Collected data
+-------+
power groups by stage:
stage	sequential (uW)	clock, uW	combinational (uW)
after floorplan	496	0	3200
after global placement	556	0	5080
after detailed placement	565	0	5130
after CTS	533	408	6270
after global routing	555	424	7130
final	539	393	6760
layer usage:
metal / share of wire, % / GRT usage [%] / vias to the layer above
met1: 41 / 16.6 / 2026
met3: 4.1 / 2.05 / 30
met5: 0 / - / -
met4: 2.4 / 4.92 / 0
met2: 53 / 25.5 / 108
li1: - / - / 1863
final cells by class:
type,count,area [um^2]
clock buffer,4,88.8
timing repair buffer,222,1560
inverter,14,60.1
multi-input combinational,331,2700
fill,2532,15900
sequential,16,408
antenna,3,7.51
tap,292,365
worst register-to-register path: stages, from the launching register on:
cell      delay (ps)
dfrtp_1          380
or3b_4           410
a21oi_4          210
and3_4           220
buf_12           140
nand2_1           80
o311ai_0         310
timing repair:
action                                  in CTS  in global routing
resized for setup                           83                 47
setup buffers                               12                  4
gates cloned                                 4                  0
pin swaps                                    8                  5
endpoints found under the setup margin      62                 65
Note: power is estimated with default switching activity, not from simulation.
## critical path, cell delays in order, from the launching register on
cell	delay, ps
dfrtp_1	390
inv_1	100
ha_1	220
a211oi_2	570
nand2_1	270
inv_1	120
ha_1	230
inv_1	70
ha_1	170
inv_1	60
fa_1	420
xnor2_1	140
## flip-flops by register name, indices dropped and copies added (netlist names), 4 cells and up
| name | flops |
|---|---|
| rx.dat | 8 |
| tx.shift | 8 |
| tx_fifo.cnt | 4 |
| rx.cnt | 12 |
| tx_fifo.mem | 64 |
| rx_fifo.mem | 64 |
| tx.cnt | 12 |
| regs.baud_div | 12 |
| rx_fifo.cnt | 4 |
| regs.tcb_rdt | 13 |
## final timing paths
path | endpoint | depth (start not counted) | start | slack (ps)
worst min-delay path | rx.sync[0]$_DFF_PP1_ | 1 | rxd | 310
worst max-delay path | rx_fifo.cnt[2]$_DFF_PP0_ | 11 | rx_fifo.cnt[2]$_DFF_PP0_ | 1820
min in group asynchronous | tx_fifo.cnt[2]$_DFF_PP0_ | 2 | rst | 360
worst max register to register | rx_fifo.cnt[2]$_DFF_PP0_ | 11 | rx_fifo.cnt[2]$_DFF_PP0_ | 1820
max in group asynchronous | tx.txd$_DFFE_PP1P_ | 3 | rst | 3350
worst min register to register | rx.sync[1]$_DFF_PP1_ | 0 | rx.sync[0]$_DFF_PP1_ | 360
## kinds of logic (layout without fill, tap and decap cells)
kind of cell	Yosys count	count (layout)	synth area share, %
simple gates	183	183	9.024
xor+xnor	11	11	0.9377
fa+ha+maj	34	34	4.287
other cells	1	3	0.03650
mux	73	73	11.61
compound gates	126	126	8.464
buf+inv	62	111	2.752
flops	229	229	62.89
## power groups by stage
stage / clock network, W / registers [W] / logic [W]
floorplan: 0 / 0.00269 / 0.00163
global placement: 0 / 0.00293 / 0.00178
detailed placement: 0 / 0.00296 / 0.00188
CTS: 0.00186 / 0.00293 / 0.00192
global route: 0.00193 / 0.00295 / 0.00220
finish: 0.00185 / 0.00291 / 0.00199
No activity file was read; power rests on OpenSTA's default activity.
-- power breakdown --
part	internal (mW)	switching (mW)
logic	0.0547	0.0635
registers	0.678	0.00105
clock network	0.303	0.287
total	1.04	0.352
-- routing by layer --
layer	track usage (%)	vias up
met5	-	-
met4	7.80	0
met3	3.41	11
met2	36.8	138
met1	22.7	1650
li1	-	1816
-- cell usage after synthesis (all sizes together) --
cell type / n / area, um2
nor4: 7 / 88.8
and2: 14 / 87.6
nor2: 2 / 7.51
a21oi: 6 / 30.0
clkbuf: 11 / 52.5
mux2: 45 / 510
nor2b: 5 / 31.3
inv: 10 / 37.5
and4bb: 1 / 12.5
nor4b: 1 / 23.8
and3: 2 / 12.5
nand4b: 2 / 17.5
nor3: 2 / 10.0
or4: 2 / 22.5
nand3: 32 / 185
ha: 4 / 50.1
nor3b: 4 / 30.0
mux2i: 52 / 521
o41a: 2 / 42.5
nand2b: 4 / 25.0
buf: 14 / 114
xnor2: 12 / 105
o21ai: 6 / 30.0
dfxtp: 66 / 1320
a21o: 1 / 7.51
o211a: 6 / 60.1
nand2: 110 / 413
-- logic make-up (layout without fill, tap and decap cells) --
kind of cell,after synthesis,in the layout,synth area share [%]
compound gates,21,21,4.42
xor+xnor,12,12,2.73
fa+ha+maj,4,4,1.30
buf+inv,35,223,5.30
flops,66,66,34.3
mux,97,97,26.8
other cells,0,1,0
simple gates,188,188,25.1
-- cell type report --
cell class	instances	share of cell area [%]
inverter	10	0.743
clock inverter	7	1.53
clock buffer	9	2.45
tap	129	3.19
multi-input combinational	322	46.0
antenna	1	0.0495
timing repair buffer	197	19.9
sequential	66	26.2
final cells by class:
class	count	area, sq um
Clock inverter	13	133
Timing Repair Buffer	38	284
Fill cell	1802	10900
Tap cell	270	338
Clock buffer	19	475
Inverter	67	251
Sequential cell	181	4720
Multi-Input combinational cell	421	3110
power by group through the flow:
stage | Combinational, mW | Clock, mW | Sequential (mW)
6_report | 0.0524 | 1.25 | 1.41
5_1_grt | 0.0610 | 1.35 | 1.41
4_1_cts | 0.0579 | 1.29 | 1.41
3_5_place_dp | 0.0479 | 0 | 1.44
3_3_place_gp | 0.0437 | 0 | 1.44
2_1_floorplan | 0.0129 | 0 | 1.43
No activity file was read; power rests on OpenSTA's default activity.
+-------+
### Required action
From the records above, copy each line in which the string "vias" occurs.

### Output of the task
metal / share of wire, % / GRT usage [%] / vias to the layer above
layer	track usage (%)	vias up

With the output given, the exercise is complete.